_Material to process_:
Content starts
File: src/rtl/fdc_rate_pkg.sv
// Package: shared drive-type encoding, register bit positions and rate values
// for the floppy rate select block. Assumes an 8-bit register.
package fdc_rate_pkg;

    typedef enum logic [1:0] {
        DT_STD   = 2'b00,
        DT_3MODE = 2'b01,
        DT_TAPE  = 2'b10,
        DT_RSVD  = 2'b11
    } drv_type_e;

    localparam int REG_W     = 8;
    localparam int LP_BIT    = 6;
    localparam int SR_BIT    = 7;
    localparam int STORE_W   = 6;
    localparam int CODE_W    = 2;
    localparam logic [CODE_W-1:0] CODE_RESET = 2'b10;

    localparam int KBPS_2000 = 2000;
    localparam int KBPS_1000 = 1000;
    localparam int KBPS_500  = 500;
    localparam int KBPS_300  = 300;
    localparam int KBPS_250  = 250;
    localparam int KBPS_150  = 150;
    localparam int KBPS_125  = 125;

    // Fold unlisted drive types onto the standard type.
    function automatic drv_type_e norm_type(input logic [1:0] t);
        drv_type_e r;
        case (t)
            2'b01:   r = DT_3MODE;
            2'b10:   r = DT_TAPE;
            default: r = DT_STD;
        endcase
        return r;
    endfunction

endpackage

File: src/rtl/fdc_rate_regfile.sv
// Module: register storage, manual low-power state and self-clearing
// software reset. Assumes wr_stb is a single-cycle decoded strobe and that
// data/status access strobes are one cycle per access.
module fdc_rate_regfile
    import fdc_rate_pkg::*;
#(
    parameter int DATA_W = REG_W
) (
    input  logic              clk,
    input  logic              rst_n,
    input  logic              wr_stb,
    input  logic [DATA_W-1:0] wr_data,
    input  logic              data_acc,
    input  logic              stat_acc,
    input  logic              dor_rst,
    output logic [DATA_W-1:0] rd_data,
    output logic              lp_q,
    output logic              srst_q,
    output logic [CODE_W-1:0] code_q
);

    localparam int UPPER_W = STORE_W - CODE_W;

    logic [UPPER_W-1:0] upper_q;
    logic               sr_req;
    logic               wake;
    logic               lp_nxt;

    assign sr_req = wr_stb && wr_data[SR_BIT];
    assign wake   = data_acc || stat_acc || dor_rst || sr_req;

    // Next low-power state: wake-up conditions outrank a write of bit 6.
    always_comb begin
        lp_nxt = lp_q;
        if (wr_stb) lp_nxt = wr_data[LP_BIT];
        if (wake)   lp_nxt = 1'b0;
    end

    // Stored fields: rate code and the inert upper bits.
    always_ff @(posedge clk) begin
        if (!rst_n) begin
            code_q  <= CODE_RESET;
            upper_q <= '0;
        end else if (wr_stb) begin
            code_q  <= wr_data[CODE_W-1:0];
            upper_q <= wr_data[STORE_W-1:CODE_W];
        end
    end

    // Low-power flag update.
    always_ff @(posedge clk) begin
        if (!rst_n) lp_q <= 1'b0;
        else        lp_q <= lp_nxt;
    end

    // One-cycle software reset pulse following a bit-7 write.
    always_ff @(posedge clk) begin
        if (!rst_n) srst_q <= 1'b0;
        else        srst_q <= sr_req;
    end

    // Read-back: reset bit always reads zero.
    always_comb begin
        rd_data                   = '0;
        rd_data[CODE_W-1:0]       = code_q;
        rd_data[STORE_W-1:CODE_W] = upper_q;
        rd_data[LP_BIT]           = lp_q;
        rd_data[SR_BIT]           = 1'b0;
    end

    // pulse drops after one cycle unless re-requested.
    p_srst_one_cycle_r4: assert property (@(posedge clk) disable iff (!rst_n)
        (srst_q && !sr_req) |=> !srst_q);

    // any data or status access leaves low-power the next cycle.
    p_lp_exit_access_r3: assert property (@(posedge clk) disable iff (!rst_n)
        (data_acc || stat_acc) |=> !lp_q);

    // software reset write also leaves low-power.
    p_lp_exit_srst_r4: assert property (@(posedge clk) disable iff (!rst_n)
        sr_req |=> (!lp_q && srst_q));

endmodule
Content ends
_Required action_: A line counts if it holds the word "drive". Work out how many lines in the listing count, and give only that number.

_Reply to the task_: 2